Monday, March 13, 2006

Stalemate?

The Center for Immigration Studies is of the opinion that based on the divide between the corporate American elites, whom the Senate want to help, and the Average Citizen whom the House has been scared into paying heed. That's a pretty good assessment at this point, while I still hold out hope for the efforts of the grassroots to prevail.

Divide is too deep for immigration reform


Christian Science Monitor


"The Senate is still working on legislation. But proposals include a guest-worker program that would include what Mr. Camarota regards as amnesty in disguise for illegals living here now.

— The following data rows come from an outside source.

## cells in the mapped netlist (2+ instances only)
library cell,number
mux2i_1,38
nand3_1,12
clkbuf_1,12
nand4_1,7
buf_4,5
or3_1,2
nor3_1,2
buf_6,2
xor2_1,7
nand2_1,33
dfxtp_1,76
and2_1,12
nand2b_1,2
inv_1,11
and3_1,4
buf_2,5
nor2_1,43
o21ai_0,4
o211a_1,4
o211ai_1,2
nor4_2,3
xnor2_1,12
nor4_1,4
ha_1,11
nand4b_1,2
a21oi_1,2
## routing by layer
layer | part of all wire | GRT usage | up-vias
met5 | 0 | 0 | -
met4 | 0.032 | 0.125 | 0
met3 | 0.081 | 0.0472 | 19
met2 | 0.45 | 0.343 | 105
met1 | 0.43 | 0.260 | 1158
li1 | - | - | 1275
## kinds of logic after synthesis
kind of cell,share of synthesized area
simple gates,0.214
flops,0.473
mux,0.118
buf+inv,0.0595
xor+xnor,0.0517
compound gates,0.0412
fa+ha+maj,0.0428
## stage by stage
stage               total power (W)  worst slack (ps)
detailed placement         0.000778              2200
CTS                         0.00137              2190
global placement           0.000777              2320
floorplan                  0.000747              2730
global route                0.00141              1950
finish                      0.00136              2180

In rich nations, no program of guest or temporary workers has ever led to such workers going home after their time was up. To think they will is 'just silly,' Camarota says. In Germany, most Turkish 'guest' workers have remained. The same is true of South Asians in Britain and North Africans in France."
Look, when other Western nations are having crises with multiculturalism, it is prudent to project those difficulties upon our own status quo.

We fail to learn at our own risk from cars burning in Muslim communities in France, the sharia-law-inspired executions in Denmark and the Islam-inspired bombings in Britain and Spain. While most of our illegal aliens do not originate from Muslim lands, the cultural disparity between third-world Latin America and the US has the same potential for being counter-productive to future generations of Americans.

Any alien cultural group that any nation imports en-mass is a threat. Screw the multiculturalists who hope that we don't notice the deadly problems that are sure to come if their dreams are realized.